What the task asks: The answer should be an exact repeat of the stretch of material below from the line containing "export IMPL_grt_use_total_pct=13.3" through the line containing "export IMPL_min_period_ns=2.78".

===

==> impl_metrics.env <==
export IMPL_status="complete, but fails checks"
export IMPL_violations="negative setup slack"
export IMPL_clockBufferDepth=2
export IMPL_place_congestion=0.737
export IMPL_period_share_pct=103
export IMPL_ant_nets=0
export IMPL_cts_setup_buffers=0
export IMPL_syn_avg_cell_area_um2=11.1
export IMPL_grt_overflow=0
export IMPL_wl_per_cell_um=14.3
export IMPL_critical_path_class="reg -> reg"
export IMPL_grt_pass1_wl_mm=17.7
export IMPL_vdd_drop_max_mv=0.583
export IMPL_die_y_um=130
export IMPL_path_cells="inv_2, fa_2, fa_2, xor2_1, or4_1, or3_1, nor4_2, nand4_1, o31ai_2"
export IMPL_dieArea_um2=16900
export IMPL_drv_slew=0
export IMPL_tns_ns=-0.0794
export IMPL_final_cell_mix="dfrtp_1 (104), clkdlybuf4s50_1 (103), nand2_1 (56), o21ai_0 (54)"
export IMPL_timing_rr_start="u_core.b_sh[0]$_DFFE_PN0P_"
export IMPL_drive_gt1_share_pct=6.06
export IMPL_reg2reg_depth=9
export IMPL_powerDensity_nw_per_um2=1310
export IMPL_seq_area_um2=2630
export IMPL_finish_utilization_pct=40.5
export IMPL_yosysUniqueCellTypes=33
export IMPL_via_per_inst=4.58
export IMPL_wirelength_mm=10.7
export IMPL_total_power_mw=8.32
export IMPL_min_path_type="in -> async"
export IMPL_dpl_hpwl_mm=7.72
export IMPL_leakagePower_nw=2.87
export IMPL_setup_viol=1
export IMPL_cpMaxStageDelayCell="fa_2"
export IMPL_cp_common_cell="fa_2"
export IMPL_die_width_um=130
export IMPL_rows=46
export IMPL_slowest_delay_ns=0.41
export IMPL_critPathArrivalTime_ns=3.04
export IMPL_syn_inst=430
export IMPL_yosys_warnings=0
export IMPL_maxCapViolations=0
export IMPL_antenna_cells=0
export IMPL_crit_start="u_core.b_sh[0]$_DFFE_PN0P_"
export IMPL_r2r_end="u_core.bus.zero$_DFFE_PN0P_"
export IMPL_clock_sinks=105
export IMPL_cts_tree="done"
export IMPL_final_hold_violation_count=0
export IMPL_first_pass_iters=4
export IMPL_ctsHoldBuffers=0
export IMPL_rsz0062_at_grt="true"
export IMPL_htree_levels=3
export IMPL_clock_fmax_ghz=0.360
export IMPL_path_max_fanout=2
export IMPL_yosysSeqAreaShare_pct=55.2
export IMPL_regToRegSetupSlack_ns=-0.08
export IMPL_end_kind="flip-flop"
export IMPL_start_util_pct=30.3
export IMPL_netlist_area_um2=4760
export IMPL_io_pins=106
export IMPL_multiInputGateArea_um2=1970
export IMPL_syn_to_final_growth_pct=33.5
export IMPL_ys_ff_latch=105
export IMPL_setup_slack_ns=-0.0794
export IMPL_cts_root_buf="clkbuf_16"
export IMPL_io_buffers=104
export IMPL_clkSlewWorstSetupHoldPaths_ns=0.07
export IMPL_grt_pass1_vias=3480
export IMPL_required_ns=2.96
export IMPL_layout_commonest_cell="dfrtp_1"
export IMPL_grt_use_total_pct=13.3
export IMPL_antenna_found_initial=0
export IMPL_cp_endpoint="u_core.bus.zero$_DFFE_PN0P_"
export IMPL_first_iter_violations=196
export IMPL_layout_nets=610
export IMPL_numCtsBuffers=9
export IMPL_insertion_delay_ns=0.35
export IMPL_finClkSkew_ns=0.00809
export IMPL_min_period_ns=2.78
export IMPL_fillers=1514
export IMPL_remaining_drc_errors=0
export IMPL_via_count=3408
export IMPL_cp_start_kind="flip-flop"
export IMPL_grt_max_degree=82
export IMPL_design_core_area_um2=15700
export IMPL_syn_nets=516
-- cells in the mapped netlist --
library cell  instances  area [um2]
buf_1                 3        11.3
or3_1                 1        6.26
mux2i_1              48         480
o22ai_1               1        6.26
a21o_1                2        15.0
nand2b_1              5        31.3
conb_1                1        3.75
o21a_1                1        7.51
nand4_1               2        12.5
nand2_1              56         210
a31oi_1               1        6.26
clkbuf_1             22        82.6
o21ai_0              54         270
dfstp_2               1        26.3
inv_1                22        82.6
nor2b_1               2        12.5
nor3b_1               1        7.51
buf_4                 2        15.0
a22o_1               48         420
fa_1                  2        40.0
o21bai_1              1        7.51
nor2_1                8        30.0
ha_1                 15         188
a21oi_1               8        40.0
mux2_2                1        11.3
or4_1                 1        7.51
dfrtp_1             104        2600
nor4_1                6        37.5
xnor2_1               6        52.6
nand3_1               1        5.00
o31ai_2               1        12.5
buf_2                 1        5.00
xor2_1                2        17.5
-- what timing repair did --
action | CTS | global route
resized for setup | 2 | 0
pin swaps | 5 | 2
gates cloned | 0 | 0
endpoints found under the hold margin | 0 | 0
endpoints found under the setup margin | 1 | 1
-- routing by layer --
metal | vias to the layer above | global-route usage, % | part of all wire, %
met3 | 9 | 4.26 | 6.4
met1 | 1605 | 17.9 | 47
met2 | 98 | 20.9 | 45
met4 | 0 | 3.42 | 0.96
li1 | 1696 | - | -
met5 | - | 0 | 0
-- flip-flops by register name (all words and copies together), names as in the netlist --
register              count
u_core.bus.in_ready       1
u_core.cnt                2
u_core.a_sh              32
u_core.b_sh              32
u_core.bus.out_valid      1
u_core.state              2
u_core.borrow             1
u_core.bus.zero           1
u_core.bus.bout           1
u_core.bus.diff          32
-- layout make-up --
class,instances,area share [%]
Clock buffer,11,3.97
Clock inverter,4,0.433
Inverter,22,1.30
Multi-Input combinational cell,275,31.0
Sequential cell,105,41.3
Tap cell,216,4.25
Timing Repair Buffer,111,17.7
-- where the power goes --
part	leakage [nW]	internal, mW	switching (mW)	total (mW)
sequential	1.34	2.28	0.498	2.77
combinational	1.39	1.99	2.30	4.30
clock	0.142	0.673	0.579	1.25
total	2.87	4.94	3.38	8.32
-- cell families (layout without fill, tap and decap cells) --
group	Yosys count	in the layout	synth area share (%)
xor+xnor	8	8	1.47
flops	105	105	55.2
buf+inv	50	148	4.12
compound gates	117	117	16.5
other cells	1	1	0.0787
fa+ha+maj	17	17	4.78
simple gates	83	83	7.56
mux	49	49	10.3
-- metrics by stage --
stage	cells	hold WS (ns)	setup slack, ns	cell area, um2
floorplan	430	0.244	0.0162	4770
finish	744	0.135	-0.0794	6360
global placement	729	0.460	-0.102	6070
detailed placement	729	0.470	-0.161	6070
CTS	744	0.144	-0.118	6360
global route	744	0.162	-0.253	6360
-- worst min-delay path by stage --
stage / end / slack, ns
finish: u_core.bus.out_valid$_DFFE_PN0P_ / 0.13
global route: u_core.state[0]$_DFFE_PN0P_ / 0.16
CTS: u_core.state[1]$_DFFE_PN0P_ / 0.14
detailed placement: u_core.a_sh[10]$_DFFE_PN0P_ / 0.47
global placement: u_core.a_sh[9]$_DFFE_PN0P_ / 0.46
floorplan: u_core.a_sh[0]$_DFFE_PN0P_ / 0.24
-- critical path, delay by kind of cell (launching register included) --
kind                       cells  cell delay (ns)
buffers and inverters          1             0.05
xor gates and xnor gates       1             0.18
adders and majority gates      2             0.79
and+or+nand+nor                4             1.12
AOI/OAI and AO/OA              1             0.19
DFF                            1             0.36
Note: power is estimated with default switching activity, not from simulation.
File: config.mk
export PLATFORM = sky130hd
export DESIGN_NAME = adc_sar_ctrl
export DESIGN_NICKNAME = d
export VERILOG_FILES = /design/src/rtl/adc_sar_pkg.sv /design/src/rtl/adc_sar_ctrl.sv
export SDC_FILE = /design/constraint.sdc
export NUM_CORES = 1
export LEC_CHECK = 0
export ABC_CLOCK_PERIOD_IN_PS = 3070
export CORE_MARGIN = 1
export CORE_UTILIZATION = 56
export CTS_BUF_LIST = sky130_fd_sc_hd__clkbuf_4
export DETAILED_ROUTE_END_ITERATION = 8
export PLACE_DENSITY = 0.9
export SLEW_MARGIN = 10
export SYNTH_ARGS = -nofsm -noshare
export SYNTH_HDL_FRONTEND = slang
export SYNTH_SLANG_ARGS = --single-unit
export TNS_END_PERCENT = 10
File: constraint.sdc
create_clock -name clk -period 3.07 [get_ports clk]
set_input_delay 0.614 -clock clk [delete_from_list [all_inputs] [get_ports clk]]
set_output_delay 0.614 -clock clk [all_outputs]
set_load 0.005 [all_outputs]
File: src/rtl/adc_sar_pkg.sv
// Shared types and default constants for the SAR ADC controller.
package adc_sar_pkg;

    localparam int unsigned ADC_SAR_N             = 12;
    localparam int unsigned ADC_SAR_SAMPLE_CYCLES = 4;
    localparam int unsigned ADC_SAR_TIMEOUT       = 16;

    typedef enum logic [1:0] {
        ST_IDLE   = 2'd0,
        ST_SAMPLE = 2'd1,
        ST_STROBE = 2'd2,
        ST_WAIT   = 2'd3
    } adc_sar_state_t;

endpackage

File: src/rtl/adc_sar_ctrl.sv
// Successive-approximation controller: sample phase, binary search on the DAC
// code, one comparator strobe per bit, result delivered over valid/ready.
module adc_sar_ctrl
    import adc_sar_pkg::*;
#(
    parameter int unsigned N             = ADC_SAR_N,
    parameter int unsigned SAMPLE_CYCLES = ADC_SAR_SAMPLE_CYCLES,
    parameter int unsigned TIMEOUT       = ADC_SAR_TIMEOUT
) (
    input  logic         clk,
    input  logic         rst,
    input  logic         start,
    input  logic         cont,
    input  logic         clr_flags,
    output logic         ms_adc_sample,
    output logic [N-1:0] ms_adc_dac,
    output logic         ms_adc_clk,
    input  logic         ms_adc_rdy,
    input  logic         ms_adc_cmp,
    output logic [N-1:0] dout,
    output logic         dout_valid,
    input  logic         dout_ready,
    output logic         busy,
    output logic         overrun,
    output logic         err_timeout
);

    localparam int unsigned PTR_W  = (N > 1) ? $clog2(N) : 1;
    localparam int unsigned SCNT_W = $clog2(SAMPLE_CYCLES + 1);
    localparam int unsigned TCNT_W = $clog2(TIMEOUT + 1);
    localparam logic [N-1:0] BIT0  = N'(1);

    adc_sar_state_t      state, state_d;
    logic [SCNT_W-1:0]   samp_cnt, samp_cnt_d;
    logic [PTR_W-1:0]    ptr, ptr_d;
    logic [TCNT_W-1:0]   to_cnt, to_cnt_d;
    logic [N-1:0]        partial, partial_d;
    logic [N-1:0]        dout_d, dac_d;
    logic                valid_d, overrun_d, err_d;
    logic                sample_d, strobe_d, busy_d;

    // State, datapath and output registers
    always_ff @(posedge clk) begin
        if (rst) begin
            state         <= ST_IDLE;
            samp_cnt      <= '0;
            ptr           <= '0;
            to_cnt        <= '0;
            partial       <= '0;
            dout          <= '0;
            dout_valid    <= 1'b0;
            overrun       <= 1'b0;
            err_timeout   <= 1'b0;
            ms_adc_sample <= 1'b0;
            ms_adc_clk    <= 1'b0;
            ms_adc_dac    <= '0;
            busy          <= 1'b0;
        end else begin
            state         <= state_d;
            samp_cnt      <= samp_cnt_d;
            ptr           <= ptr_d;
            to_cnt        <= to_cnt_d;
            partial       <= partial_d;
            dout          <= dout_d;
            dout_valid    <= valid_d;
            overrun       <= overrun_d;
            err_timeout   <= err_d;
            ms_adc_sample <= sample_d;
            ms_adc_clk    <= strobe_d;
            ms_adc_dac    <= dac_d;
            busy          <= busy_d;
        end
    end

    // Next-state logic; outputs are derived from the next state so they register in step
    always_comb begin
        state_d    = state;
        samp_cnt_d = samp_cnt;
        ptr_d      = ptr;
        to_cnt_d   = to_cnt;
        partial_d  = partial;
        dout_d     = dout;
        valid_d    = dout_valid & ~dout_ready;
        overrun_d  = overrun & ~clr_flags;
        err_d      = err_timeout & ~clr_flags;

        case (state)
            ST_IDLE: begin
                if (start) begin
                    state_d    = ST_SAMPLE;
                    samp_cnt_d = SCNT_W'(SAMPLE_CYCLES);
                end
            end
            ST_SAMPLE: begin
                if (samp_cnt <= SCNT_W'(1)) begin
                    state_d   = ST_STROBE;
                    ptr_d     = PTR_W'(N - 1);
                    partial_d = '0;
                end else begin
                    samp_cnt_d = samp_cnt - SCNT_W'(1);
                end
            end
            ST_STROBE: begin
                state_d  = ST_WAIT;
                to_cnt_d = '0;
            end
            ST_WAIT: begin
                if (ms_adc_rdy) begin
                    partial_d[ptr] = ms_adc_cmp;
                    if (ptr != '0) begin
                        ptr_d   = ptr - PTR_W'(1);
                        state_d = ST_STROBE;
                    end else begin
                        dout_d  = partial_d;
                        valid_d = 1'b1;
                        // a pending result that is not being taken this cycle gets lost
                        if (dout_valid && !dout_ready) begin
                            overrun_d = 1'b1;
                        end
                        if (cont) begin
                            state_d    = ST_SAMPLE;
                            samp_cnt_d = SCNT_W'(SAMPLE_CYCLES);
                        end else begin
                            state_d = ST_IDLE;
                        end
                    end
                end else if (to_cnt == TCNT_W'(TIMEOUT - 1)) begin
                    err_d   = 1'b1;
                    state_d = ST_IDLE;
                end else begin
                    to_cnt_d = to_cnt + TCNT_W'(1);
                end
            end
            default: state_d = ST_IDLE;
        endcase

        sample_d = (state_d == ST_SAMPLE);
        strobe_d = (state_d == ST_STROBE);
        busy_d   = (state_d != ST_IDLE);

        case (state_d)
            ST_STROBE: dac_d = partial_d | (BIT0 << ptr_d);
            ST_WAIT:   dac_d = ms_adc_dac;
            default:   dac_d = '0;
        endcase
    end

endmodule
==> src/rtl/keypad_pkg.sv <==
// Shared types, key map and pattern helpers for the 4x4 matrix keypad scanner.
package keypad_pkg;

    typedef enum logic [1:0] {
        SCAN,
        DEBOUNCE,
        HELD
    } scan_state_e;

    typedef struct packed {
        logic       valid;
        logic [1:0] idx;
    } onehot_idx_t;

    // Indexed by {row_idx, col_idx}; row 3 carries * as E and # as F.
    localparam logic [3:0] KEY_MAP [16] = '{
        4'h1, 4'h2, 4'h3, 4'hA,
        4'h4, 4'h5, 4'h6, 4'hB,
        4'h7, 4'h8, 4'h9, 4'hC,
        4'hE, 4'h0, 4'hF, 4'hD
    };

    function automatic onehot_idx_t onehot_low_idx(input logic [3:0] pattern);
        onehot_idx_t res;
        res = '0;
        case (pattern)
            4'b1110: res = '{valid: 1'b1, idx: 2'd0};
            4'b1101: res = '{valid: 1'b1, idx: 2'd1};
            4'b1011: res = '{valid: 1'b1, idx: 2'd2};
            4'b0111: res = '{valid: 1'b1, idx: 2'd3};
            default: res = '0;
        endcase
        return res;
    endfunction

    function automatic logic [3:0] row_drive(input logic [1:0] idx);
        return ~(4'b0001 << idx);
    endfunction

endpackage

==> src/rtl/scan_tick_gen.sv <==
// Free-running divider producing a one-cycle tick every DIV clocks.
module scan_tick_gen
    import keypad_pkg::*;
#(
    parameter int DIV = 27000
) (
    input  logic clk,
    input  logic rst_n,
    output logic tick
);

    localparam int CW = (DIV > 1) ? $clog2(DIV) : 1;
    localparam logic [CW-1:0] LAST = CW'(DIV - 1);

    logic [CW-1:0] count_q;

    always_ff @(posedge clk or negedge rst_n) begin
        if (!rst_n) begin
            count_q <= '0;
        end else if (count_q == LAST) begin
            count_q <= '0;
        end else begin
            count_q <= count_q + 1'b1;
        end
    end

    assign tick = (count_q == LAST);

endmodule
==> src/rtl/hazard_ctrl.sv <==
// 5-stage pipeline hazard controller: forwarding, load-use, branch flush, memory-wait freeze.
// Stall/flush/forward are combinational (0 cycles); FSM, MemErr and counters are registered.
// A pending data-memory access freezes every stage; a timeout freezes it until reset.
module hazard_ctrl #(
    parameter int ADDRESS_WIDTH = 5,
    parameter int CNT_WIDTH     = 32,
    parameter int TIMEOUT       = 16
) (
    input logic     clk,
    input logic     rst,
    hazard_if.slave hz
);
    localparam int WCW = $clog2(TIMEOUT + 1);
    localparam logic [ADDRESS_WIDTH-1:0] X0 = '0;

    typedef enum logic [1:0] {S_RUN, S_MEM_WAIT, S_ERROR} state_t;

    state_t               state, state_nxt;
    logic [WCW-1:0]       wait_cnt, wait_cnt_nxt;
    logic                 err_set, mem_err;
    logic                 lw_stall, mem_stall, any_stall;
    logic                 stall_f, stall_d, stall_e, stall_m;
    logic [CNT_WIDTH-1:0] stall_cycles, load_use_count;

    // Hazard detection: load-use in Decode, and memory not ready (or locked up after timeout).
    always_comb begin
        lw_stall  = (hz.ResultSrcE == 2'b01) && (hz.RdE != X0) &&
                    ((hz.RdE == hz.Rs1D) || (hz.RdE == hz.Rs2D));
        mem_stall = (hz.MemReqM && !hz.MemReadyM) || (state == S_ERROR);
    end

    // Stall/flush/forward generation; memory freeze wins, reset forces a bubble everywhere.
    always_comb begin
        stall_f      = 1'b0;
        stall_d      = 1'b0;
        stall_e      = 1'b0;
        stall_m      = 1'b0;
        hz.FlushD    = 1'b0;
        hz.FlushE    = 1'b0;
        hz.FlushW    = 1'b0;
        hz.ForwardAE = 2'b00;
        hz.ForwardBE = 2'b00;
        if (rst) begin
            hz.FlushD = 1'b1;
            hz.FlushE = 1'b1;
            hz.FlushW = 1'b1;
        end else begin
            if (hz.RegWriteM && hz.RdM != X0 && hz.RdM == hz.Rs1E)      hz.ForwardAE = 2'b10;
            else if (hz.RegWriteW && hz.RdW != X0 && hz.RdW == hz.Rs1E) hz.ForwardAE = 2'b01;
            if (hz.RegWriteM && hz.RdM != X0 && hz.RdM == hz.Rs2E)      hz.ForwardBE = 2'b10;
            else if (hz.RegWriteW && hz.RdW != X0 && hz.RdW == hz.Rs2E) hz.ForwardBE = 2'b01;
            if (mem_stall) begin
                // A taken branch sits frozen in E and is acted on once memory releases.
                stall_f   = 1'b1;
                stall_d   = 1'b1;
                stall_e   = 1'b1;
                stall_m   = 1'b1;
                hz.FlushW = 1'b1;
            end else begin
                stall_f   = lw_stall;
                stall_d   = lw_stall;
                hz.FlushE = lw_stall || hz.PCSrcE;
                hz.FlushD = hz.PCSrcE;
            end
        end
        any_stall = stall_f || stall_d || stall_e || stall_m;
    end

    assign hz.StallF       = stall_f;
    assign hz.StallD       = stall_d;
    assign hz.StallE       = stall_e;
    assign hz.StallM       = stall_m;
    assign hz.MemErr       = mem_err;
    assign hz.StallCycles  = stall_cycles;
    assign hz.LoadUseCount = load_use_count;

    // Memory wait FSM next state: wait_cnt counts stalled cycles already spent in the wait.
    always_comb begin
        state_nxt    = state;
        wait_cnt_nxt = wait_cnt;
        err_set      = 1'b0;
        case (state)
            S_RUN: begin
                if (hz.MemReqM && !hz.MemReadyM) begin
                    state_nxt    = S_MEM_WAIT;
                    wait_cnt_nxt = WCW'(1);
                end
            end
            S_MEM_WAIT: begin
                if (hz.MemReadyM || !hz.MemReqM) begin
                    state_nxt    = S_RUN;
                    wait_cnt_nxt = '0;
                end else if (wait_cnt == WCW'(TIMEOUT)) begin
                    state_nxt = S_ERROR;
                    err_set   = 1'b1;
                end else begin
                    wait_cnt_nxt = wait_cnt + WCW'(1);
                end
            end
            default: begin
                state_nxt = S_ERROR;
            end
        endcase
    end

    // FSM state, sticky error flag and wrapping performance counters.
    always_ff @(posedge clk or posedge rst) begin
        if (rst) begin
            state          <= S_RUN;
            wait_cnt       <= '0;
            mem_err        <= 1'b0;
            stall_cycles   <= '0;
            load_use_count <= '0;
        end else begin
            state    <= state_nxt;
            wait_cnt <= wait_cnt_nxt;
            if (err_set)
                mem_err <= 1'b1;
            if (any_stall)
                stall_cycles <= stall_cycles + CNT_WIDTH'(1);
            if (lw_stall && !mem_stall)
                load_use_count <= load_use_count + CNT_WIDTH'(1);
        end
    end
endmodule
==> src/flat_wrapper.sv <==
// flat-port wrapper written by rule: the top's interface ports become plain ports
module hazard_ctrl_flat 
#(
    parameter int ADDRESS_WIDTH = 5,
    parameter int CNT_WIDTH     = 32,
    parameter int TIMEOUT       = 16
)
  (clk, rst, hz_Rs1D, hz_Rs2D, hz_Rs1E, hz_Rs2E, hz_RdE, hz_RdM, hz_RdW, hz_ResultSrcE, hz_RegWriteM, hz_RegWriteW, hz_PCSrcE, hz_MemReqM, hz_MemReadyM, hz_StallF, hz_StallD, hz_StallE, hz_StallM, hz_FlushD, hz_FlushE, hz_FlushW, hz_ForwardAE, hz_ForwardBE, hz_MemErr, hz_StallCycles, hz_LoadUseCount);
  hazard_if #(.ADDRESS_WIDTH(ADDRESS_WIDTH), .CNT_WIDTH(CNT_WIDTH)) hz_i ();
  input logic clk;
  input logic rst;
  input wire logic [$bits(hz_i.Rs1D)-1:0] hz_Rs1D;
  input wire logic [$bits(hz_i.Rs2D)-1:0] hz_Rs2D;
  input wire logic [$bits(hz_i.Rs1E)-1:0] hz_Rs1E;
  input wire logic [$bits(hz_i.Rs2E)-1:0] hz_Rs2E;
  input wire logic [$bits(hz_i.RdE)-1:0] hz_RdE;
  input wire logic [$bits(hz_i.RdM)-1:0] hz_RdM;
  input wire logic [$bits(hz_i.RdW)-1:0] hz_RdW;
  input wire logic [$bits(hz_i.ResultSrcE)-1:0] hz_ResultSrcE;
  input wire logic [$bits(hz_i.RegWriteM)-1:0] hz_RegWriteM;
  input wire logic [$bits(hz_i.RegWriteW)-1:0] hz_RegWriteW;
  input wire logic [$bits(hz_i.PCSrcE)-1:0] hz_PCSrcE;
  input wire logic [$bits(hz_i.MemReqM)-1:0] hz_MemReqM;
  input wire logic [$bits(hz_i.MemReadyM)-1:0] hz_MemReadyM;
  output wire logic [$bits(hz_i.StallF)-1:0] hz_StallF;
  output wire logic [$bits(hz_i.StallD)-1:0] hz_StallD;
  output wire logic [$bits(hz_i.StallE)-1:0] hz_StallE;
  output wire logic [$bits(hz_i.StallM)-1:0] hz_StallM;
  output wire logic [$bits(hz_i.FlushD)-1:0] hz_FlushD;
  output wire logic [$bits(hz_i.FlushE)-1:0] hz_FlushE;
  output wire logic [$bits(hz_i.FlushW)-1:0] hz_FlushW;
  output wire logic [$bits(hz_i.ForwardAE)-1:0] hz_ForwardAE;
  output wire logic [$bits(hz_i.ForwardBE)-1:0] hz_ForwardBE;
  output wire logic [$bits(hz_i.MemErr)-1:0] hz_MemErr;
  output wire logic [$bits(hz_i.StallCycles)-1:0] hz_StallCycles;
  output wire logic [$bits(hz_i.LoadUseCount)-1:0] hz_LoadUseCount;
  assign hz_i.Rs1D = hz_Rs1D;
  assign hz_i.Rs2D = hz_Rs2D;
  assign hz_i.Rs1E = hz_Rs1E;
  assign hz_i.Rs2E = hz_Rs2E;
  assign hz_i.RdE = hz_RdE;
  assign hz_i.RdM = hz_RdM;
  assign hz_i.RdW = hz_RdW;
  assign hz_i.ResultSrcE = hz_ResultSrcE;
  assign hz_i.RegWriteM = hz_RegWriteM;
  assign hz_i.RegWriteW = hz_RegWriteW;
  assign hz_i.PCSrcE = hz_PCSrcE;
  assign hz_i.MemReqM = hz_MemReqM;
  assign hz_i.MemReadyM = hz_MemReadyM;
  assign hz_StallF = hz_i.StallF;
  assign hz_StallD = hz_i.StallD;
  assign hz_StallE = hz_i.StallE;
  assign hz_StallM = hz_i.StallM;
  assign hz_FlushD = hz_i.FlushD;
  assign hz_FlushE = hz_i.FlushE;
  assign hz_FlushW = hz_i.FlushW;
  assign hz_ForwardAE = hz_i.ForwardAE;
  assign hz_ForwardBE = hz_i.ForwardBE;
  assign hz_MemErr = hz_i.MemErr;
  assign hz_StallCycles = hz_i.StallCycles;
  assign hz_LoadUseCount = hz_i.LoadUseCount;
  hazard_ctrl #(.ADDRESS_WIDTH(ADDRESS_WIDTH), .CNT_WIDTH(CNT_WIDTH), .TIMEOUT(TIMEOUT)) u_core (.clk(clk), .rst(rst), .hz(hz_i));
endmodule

===

Response:
export IMPL_grt_use_total_pct=13.3
export IMPL_antenna_found_initial=0
export IMPL_cp_endpoint="u_core.bus.zero$_DFFE_PN0P_"
export IMPL_first_iter_violations=196
export IMPL_layout_nets=610
export IMPL_numCtsBuffers=9
export IMPL_insertion_delay_ns=0.35
export IMPL_finClkSkew_ns=0.00809
export IMPL_min_period_ns=2.78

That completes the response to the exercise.